What follows belongs to an exercise in optimizing a design on an open flow for small area, a short achievable clock period and few clock cycles per item; a production flow would make more cautious choices. Function was checked by simulation only, so behaviour that the tests miss may differ from the original.

<file path="run.sh">
#!/bin/bash
# synth_recipe.tcl (not shown) runs the flow's synth.tcl, then flattens the netlist and writes it again
# the make line also repeats each setting of config.mk as NAME=value (left out here)
make -C /OpenROAD-flow-scripts/flow DESIGN_CONFIG=/design/flow/config.mk WORK_HOME=/design/flow/orfs CLKGATE_MAP_FILE= SYNTH_SCRIPT=/design/flow/synth_recipe.tcl finish
</file>
<file path="config.mk">
export PLATFORM = sky130hd
export DESIGN_NAME = milestone_mac_array
export DESIGN_NICKNAME = milestone_mac_array
export VERILOG_FILES = /design/flow/design.v
export SDC_FILE = /design/flow/constraint.sdc
export NUM_CORES = 4
export LEC_CHECK = 0
export CAP_MARGIN = 20
export CORE_MARGIN = 2
export CORE_UTILIZATION = 40
export SLEW_MARGIN = 20
</file>
<file path="constraint.sdc">
create_clock -name core_clock -period 8.0 [get_ports {Clock_50}]
set_input_delay 1.6000 -clock core_clock [delete_from_list [all_inputs] [get_ports {Clock_50}]]
set_output_delay 1.6000 -clock core_clock [all_outputs]
set_load 0.01 [all_outputs]
</file>
<file path="design.v">
module milestone_mac_array #(
    parameter int NUM_CH    = 3,
    parameter int DATA_W    = 16,
    parameter int COEF_W    = 16,
    parameter int ACC_W     = 32,
    parameter int NUM_TAPS  = 6,
    parameter int OUT_SHIFT = 8,
    parameter int OUT_W     = 8
) (
    input  logic                     Clock_50,
    input  logic                     Resetn,
    input  logic                     start,
    input  logic                     clear,
    input  logic [ACC_W-1:0]         init_value,
    input  logic                     in_valid,
    output logic                     in_ready,
    input  logic [NUM_CH*DATA_W-1:0] sample,
    input  logic [NUM_CH*COEF_W-1:0] coef,
    input  logic                     subtract,
    output logic                     out_valid,
    input  logic                     out_ready,
    output logic [NUM_CH*ACC_W-1:0]  acc_raw,
    output logic [NUM_CH*OUT_W-1:0]  result,
    output logic                     busy
);
    localparam int CNT_W = $clog2(NUM_TAPS + 1);
    localparam int PROD_W = DATA_W + COEF_W;
    localparam logic signed [ACC_W-1:0] RES_MAX = ACC_W'((64'd1 << OUT_W) - 64'd1);
    typedef enum logic [1:0] {
        ST_IDLE  = 2'd0,
        ST_ACCUM = 2'd1,
        ST_DRAIN = 2'd2,
        ST_OUT   = 2'd3
    } state_t;
    state_t           state_q;
    logic [CNT_W-1:0] tap_cnt_q;
    logic             s1_valid_q;
    logic             s1_sub_q;
    logic accept;
    logic load_init;
    logic acc_update;
    assign in_ready  = (state_q == ST_ACCUM);
    assign out_valid = (state_q == ST_OUT);
    assign busy      = (state_q != ST_IDLE);
    assign accept     = in_valid && in_ready;
    assign load_init  = (state_q == ST_IDLE) && start && !clear;
    assign acc_update = s1_valid_q && !clear;
    always_ff @(posedge Clock_50 or negedge Resetn) begin
        if (!Resetn) begin
            state_q    <= ST_IDLE;
            tap_cnt_q  <= '0;
            s1_valid_q <= 1'b0;
            s1_sub_q   <= 1'b0;
        end else if (clear) begin
            state_q    <= ST_IDLE;
            s1_valid_q <= 1'b0;
        end else begin
            case (state_q)
                ST_IDLE: begin
                    s1_valid_q <= 1'b0;
                    if (start) begin
                        tap_cnt_q <= '0;
                        state_q   <= ST_ACCUM;
                    end
                end
                ST_ACCUM: begin
                    s1_valid_q <= accept;
                    if (accept) begin
                        s1_sub_q  <= subtract;
                        tap_cnt_q <= tap_cnt_q + 1'b1;
                        if (tap_cnt_q == CNT_W'(NUM_TAPS - 1)) begin
                            state_q <= ST_DRAIN;
                        end
                    end
                end
                ST_DRAIN: begin
                    s1_valid_q <= 1'b0;
                    if (!s1_valid_q) begin
                        state_q <= ST_OUT;
                    end
                end
                ST_OUT: begin
                    s1_valid_q <= 1'b0;
                    if (out_ready) begin
                        state_q <= ST_IDLE;
                    end
                end
                default: state_q <= ST_IDLE;
            endcase
        end
    end
    for (genvar c = 0; c < NUM_CH; c++) begin : g_ch
        logic signed [PROD_W-1:0] prod_full;
        logic signed [ACC_W-1:0]  prod_ext;
        logic signed [ACC_W-1:0]  prod_q;
        logic signed [ACC_W-1:0]  acc_q;
        logic signed [ACC_W-1:0]  acc_d;
        logic signed [ACC_W-1:0]  shifted;
        logic [OUT_W-1:0]         res_ch;
        assign prod_full = $signed(sample[c*DATA_W +: DATA_W]) * $signed(coef[c*COEF_W +: COEF_W]);
        assign prod_ext  = ACC_W'(prod_full);
        always_comb begin
            acc_d = acc_q;
            if (load_init) begin
                acc_d = $signed(init_value);
            end else if (acc_update) begin
                acc_d = s1_sub_q ? (acc_q - prod_q) : (acc_q + prod_q);
            end
        end
        always_ff @(posedge Clock_50 or negedge Resetn) begin
            if (!Resetn) begin
                prod_q <= '0;
                acc_q  <= '0;
            end else begin
                if (accept && !clear) begin
                    prod_q <= prod_ext;
                end
                acc_q <= acc_d;
            end
        end
        always_comb begin
            shifted = acc_q >>> OUT_SHIFT;
            res_ch  = shifted[OUT_W-1:0];
            if (shifted < 0) begin
                res_ch = '0;
            end else if (shifted > RES_MAX) begin
                res_ch = '1;
            end
        end
        assign acc_raw[c*ACC_W +: ACC_W] = acc_q;
        assign result[c*OUT_W +: OUT_W]  = res_ch;
    end
endmodule
</file>
What follows belongs to an exercise in optimizing a design on an open flow for small area, a short achievable clock period and few clock cycles per item; a production flow would make more cautious choices.

==> v10: inputs <==
// peTop
module peTop (
	input wire clk,
	input wire rstN,
	input wire cmdValid,
	input wire [2:0] cmdOp,
	input wire [16-1:0] cmdData,
	output logic cmdReady,
	output logic outValid,
	output logic [16-1:0] outData,
	input wire outReady
);
Settings: LEC_CHECK=0, CAP_MARGIN=20, CORE_MARGIN=2, CORE_UTILIZATION=40, SLEW_MARGIN=20; clock period 9.0 ns.
run.sh (not shown) runs the stock make flow with config.mk's settings and CLKGATE_MAP_FILE= SYNTH_SCRIPT=/design/flow/synth_recipe.tcl, a recipe that flattens the netlist after the stock synthesis.
==> v31 (differences from v10) <==
--- a/flow/design.v
+++ b/flow/design.v
@@ -558,17 +558,21 @@
 	logic [7:0] bTwo2;
 	logic act3;
 	logic clr3;
 	logic [31:0] row0;
 	logic [31:0] row1;
 	logic [31:0] accS;
 	logic [31:0] accC;
+	logic accZ;
 	logic outVal;
 	logic outValidQ;
 	assign outValid = outValidQ;
+	logic [7:0] outLo;
+	logic outHi;
+	assign outData = {{8{outHi}}, outLo};
 	logic busy;
 	logic [3:0] cnt;
 	logic dNeg;
 	logic dClr;
 	logic [15:0] rem;
 	logic [15:0] dvs;
 	logic [7:0] quo;
@@ -616,24 +620,29 @@
 	wire bFlush = go1 && isCLR1;
 	always_ff @(posedge clk)
 	begin
 		if (bPush)
 			bmem[bWr] <= d1;
 	end
 	wire outFree = !outVal || outReady;
-	wire lastStep = busy && (cnt == 4'd9);
-	wire waitOut = busy && (cnt == 4'd10);
+	wire lastStep = busy && (cnt == 4'd8);
+	wire waitOut = busy && (cnt == 4'd9);
 	wire divFinish = waitOut && outFree;
+	logic capPend;
+	logic capClr;
+	wire capReq = act3 || capPend;
+	wire capNow = capReq && (!busy || (waitOut && !outVal));
+	wire capPendN = capReq && !capNow;
 	logic busyN;
 	logic [3:0] cntN;
 	always_comb
 	begin
 		busyN = busy;
 		cntN = cnt;
-		if (act3)
+		if (capNow)
 		begin
 			busyN = 1'b1;
 			cntN = '0;
 		end
 		else if (busy)
 		begin
 			if (divFinish)
@@ -643,21 +652,25 @@
 		end
 	end
 	wire outValidN = divFinish || (outVal && !outReady);
 	wire rDone = lastStep && dClr;
 	wire headIsRN = bFlush ? 1'b1 : (bPop ? 1'b0 : headIsR);
 	wire rValidN = bFlush ? 1'b0 : (rDone ? 1'b1 : rValid);
 	wire act2N = go1 && isAct1;
-	wire actOkN = !act2N && !act2 && (!busyN || (((cntN == 4'd9) || (cntN == 4'd10)) && !outValidN));
+	wire sumWaitN = capPendN || act2N || act2;
+	wire divSoonN = !busyN || (((cntN == 4'd7) || (cntN == 4'd8) || (cntN == 4'd9)) && !outValidN);
+	wire actOkN = !sumWaitN;
+	wire macOkN = !sumWaitN || divSoonN;
 	wire pendRN = headIsRN && !rValidN;
 	wire acceptNow = cmdValid && !stall;
 	wire v1N = stall ? v1 : acceptNow;
 	wire [2:0] op1N = stall ? op1 : cmdOp;
 	wire stallN = v1N && (
 		(((op1N == ACT) || (op1N == ACTCLR)) && !actOkN) ||
+		(((op1N == MA) || (op1N == MAB) || (op1N == BIAS)) && !macOkN) ||
 		(((op1N == MAB) || (op1N == ACTCLR)) && pendRN));
 	logic rdyQ;
 	assign cmdReady = rdyQ;
 	always_ff @(posedge clk or negedge rstN)
 	begin
 		if (!rstN)
 		begin
@@ -723,19 +736,22 @@
 	boothRows mulU (
 		.a(a2), .bNeg(bNeg2), .bOne(bOne2), .bTwo(bTwo2),
 		.row0(prodRow0), .row1(prodRow1)
 	);
 	wire [31:0] accSNext;
 	wire [31:0] accCNext;
 	csaAcc accU (
-		.row0(row0), .row1(row1), .sIn(accS), .cIn(accC),
+		.row0(row0), .row1(row1),
+		.sIn((capNow || accZ) ? 32'd0 : accS), .cIn((capNow || accZ) ? 32'd0 : accC),
 		.sOut(accSNext), .cOut(accCNext)
 	);
 	always_ff @(posedge clk)
 	begin
+		accS <= accSNext;
+		accC <= accCNext;
 		bNeg2 <= bNeg;
 		bOne2 <= bOne;
 		bTwo2 <= bTwo;
 		row0 <= prodRow0;
 		row1 <= prodRow1;
 	end
 	always_ff @(posedge clk or negedge rstN)
@@ -743,65 +759,73 @@
 		if (!rstN)
 		begin
 			act2 <= 1'b0;
 			clr2 <= 1'b0;
 			act3 <= 1'b0;
 			clr3 <= 1'b0;
 			a2 <= '0;
-			accS <= '0;
-			accC <= '0;
+			accZ <= 1'b1;
+			capPend <= 1'b0;
 		end
 		else
 		begin
 			act2 <= act2N;
 			clr2 <= isCLR1;
 			act3 <= act2;
 			clr3 <= clr2;
 			a2 <= opA;
-			accS <= act3 ? 32'd0 : accSNext;
-			accC <= act3 ? 32'd0 : accCNext;
+			accZ <= 1'b0;
+			capPend <= capPendN;
 		end
 	end
 	wire [31:0] acc = accS + accC;
 	wire ovf = !((&dvs[15:7]) || !(|dvs[15:7]));
 	wire [15:0] xSat = ovf ? (dvs[15] ? 16'h8000 : 16'h7fff) : {dvs[7:0], rem[15:8]};
-	wire [15:0] mag = dNeg ? -rem : rem;
+	wire xNeg = xSat[15];
+	wire q7 = xNeg ? (!(&xSat[15:8]) || (xSat[7:0] == 8'd0)) : (|xSat[15:8]);
+	wire [15:0] mag = rem + {15'd0, dNeg};
 	wire [17:0] trial = {1'b0, rem, 1'b0} - {2'b0, dvs};
 	wire qBit = !trial[17];
 	wire [7:0] quoStep = {quo[6:0], qBit};
 	wire [15:0] yFin = dNeg ? -{8'd0, quo} : {8'd0, quo};
 	always_ff @(posedge clk)
 	begin
 		if (act3)
+			capClr <= clr3;
+		if (capNow)
 		begin
 			{dvs, rem} <= acc;
-			dClr <= clr3;
+			dClr <= act3 ? clr3 : capClr;
 		end
 		else if (busy && (cnt == 4'd0))
 		begin
-			rem <= xSat;
-			dNeg <= xSat[15];
+			rem <= xSat ^ {16{xNeg}};
+			dNeg <= xNeg;
+			quo <= {7'd0, q7};
 		end
 		else if (busy && (cnt == 4'd1))
 		begin
-			rem <= mag;
+			rem <= quo[0] ? {mag[15:8] - 8'd1, mag[7:0]} : {mag[14:0], 1'b0};
 			dvs <= mag + 16'd256;
 		end
 		else if (busy && !waitOut)
 		begin
 			rem <= qBit ? trial[15:0] : {rem[14:0], 1'b0};
 			quo <= quoStep;
 		end
 		if (rDone)
 		begin
 			rQ <= quoStep;
 			rNeg <= dNeg;
 		end
 		if (divFinish)
-			outData <= yFin;
+		begin
+			outLo <= yFin[7:0];
+			outHi <= yFin[15];
+		end
 	end
 	always_ff @(posedge clk or negedge rstN)
 	begin
 		if (!rstN)
 		begin
 			busy <= 1'b0;
 			cnt <= '0;
==> flow/flow/run.sh (new file) <==
#!/bin/bash
set -euo pipefail
MARGIN=$(cat flow/margin.txt)
bash standard.sh synth > synth.log 2>&1
bash standard.sh SETUP_SLACK_MARGIN="$MARGIN" finish > layout.log 2>&1
==> flow/flow/margin.txt (new file) <==
5.8
==> flow/standard.sh (new file) <==
#!/bin/bash
# synth_recipe.tcl (not shown) runs the flow's synth.tcl, then flattens the netlist and writes it again
# the make line also repeats each setting of config.mk as NAME=value (left out here)
make -C /OpenROAD-flow-scripts/flow DESIGN_CONFIG=/design/flow/config.mk WORK_HOME=/design/flow/orfs CLKGATE_MAP_FILE= SYNTH_SCRIPT=/design/flow/synth_recipe.tcl "${@:-finish}"
removed: flow/run.sh
==> metrics.md <==
| Metric | Value |
|---|---|
| Area Overhead vs Synth | 12.3% |
| FF-to-FF End | bCnt[2]$_DFF_PN0_ |
| Flop2flop setup slack | 5.39 ns |
| Non-clock buffers | 79 |
| Drt first-iter violations | 1668 |
| Clk sink count | 668 |
| Buffering overhead | 1.83% |
| Die W | 294 microns |
| TAP cells | 1080 |
| Initial antenna violation count | 0 |
| Cell with the most instances on the worst path | inv_1 |
| Critical path's slowest cell | nor4_1 |
| Final core utilization | 45.2% |
| Reg area | 18600 sq um |
| Die height | 294 microns |
| Met1 usage | 23.5% |
| RSZ-0062 raised after global routing | no |
| DR WL met2 | 37100 microns |
| CORE AREA | 83300 sq um |
| Status | complete, no violations |
| F_max | 277 MHz |
# the run above: v10

==> metrics.md <==
| Metric | Value |
|---|---|
| Status | complete, no violations |
| Buffering overhead | 2.92% |
| RSZ-0062 raised after global routing | yes |
| Port-buffer cells | 40 |
| Clk sink count | 665 |
| Busiest grt layer | met2 |
| Die height | 295 microns |
| Flop2flop setup slack | 5.80 ns |
| Drt first-iter violations | 1722 |
| Area Overhead vs Synth | 13.5% |
| Reg area | 18300 sq um |
| TAP cells | 1134 |
| Non-clock buffers | 132 |
| Vias in the first global route | 21.3k |
| Final Cell Area | 38500 sq um |
| Commonest non-fill, non-tap cell in the layout | edfxtp_1 |
| Worst-skew pair later-pin latency | 0.65 ns |
| Critical path's slowest cell | edfxtp_1 |
| Initial antenna violation count | 1 |
| Hold Path Sink | clr3$_DFF_PN0_ |
# the run above: v31

Function was not checked in any run of this note: the RTL went through the layout flow alone.

[separate check: timing with driven ports]
Ports are ideal in the flow. The routed layouts listed here were re-timed in OpenROAD.
Step 1, drivers: a clkbuf_16 drives clk and a buf_2 each remaining input, both assumed.
Step 2 also shifts input and output timing later by t, the mid clock arrival at the registers, as if the neighbouring blocks saw the same clock.
Slacks: ideal ports / drivers / drivers and shift; pairs: ideal ports / drivers.
| run | t, ns | slack for setup (ns) | worst setup path after step 2 | pins driven straight from the clock port |
|---|---|---|---|---|
| v10 | 0.699 | 5.392 / 5.392 / 4.881 | input to register | 1 |
| v31 | 0.689 | 5.781 / 5.718 / 5.324 | input to register | 1 |
After both steps every run listed still meets setup and hold. For v10, which loses most, drivers alone change the setup slack by 0.000 ns; drivers and shift together by -0.511 ns.
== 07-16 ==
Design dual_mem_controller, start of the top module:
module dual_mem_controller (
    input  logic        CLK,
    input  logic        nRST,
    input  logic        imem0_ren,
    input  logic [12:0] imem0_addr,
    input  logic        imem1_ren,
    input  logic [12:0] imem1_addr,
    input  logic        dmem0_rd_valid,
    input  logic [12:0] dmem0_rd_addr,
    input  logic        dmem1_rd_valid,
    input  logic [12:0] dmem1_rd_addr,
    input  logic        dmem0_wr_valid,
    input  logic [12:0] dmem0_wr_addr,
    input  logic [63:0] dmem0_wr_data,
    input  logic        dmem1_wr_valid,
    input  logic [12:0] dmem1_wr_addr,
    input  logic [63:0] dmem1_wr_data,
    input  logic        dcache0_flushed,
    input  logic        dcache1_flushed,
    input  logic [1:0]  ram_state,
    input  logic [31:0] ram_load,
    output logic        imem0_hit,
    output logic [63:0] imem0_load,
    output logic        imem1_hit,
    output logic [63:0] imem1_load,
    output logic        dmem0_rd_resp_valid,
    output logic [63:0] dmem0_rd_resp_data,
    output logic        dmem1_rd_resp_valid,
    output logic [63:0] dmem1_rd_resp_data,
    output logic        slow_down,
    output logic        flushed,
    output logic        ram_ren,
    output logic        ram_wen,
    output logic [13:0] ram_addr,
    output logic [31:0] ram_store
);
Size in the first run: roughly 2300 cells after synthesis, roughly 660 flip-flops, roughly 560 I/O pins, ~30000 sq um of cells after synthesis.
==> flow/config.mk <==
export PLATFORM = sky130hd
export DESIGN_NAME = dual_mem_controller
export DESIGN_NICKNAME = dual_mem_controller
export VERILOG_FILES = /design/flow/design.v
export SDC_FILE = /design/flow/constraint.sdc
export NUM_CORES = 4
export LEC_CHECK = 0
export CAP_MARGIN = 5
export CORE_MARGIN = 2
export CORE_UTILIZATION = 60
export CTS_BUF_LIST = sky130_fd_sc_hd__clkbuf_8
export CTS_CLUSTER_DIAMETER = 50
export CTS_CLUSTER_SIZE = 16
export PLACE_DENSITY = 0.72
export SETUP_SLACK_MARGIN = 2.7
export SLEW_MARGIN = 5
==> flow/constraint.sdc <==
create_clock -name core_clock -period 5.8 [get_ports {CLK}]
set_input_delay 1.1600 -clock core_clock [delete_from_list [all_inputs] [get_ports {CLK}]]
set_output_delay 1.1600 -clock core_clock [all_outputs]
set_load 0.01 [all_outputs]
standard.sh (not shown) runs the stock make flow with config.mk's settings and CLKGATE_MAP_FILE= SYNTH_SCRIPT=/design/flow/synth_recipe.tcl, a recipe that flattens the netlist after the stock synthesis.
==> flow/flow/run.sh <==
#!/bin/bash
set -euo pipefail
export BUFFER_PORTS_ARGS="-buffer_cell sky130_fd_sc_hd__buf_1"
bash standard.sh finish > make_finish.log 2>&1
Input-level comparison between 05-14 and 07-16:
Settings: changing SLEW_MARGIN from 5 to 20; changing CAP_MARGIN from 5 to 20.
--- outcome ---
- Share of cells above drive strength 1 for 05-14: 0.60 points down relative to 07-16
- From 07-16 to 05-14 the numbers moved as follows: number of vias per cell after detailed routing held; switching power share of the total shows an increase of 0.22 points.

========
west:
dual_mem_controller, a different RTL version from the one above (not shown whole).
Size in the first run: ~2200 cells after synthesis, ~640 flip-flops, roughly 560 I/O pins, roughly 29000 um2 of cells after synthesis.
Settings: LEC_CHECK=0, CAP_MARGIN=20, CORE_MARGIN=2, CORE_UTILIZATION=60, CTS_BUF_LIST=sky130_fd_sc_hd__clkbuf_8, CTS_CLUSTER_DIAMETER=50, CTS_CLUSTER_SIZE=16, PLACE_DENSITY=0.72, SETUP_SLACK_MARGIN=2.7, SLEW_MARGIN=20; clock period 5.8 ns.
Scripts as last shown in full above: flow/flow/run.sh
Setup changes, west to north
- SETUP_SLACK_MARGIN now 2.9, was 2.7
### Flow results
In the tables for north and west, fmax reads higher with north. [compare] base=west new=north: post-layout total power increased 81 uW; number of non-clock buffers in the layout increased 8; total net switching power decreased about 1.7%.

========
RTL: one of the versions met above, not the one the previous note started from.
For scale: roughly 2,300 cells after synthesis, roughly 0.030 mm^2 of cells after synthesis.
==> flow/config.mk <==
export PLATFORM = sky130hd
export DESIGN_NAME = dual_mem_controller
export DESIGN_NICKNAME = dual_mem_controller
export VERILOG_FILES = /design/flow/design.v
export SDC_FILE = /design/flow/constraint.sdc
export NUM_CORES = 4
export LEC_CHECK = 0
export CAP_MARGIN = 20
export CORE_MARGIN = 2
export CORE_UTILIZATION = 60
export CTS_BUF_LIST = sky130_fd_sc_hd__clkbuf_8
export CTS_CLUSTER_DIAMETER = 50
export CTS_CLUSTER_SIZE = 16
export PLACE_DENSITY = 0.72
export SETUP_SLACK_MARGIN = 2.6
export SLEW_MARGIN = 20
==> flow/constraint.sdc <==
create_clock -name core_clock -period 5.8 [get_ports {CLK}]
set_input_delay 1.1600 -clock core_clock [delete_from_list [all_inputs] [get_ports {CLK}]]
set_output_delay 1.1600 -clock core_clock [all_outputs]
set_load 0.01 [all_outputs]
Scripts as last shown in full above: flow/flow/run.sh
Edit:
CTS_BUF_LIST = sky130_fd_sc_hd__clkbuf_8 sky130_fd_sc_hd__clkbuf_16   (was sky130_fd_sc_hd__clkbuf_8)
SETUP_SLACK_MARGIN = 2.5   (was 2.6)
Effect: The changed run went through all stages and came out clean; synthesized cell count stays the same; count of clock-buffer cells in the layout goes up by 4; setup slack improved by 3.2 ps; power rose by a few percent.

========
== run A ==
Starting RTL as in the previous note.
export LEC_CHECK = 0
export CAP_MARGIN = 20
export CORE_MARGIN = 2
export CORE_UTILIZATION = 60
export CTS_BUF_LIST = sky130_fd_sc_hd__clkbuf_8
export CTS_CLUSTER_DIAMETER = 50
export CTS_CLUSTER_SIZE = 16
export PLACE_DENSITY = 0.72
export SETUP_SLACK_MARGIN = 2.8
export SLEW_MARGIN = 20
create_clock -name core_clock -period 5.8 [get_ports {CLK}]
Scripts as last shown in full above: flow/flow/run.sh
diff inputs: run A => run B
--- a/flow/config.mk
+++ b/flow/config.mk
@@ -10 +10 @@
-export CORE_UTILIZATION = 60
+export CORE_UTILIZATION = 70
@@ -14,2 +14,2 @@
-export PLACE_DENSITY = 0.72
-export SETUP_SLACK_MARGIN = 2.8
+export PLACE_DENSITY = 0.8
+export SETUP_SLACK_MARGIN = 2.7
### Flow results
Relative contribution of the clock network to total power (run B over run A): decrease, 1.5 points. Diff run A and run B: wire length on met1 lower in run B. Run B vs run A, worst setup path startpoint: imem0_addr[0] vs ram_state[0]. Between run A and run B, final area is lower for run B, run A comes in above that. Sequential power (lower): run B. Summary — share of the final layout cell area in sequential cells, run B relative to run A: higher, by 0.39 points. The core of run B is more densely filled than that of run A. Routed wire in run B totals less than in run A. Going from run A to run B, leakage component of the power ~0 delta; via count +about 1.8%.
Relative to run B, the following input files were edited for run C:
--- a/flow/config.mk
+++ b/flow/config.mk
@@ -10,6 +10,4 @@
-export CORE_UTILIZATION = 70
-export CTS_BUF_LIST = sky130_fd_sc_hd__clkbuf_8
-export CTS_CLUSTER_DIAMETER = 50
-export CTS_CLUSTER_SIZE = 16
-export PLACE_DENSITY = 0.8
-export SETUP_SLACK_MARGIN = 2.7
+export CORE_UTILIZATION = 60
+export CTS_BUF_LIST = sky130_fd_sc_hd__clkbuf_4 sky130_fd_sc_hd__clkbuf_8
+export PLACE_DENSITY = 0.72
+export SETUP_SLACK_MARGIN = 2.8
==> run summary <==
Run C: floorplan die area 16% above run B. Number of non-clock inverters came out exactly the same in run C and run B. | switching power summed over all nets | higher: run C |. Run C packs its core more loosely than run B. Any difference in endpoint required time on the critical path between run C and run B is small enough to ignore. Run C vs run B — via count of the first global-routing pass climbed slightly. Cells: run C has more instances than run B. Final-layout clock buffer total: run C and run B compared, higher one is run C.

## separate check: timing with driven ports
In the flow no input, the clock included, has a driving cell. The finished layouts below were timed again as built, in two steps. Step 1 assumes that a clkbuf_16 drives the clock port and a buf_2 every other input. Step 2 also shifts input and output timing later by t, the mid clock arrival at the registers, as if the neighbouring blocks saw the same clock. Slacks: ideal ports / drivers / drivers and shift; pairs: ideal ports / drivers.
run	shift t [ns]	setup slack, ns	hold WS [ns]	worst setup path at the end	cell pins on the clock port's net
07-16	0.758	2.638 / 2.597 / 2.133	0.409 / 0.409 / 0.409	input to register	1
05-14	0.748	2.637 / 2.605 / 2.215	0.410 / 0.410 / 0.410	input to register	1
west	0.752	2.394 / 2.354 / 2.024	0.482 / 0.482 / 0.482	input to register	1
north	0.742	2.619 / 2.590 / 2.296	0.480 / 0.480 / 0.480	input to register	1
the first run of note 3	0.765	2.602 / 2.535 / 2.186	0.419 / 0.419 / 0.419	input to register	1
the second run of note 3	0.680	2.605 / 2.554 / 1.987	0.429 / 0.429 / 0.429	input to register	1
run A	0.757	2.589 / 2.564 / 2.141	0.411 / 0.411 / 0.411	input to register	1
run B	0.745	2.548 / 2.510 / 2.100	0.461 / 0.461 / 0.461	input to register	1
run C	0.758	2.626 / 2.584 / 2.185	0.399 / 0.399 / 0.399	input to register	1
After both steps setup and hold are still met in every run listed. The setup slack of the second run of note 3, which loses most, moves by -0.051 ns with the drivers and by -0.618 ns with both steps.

EXERCISE PROMPT
Find where the line with "-export CTS_CLUSTER_SIZE = 16" sits in the material above, then copy exactly from it through the line with "In the flow no". Add no other line.

WRITTEN RESPONSE
-export CTS_CLUSTER_SIZE = 16
-export PLACE_DENSITY = 0.8
-export SETUP_SLACK_MARGIN = 2.7
+export CORE_UTILIZATION = 60
+export CTS_BUF_LIST = sky130_fd_sc_hd__clkbuf_4 sky130_fd_sc_hd__clkbuf_8
+export PLACE_DENSITY = 0.72
+export SETUP_SLACK_MARGIN = 2.8
==> run summary <==
Run C: floorplan die area 16% above run B. Number of non-clock inverters came out exactly the same in run C and run B. | switching power summed over all nets | higher: run C |. Run C packs its core more loosely than run B. Any difference in endpoint required time on the critical path between run C and run B is small enough to ignore. Run C vs run B — via count of the first global-routing pass climbed slightly. Cells: run C has more instances than run B. Final-layout clock buffer total: run C and run B compared, higher one is run C.

## separate check: timing with driven ports
In the flow no input, the clock included, has a driving cell. The finished layouts below were timed again as built, in two steps. Step 1 assumes that a clkbuf_16 drives the clock port and a buf_2 every other input. Step 2 also shifts input and output timing later by t, the mid clock arrival at the registers, as if the neighbouring blocks saw the same clock. Slacks: ideal ports / drivers / drivers and shift; pairs: ideal ports / drivers.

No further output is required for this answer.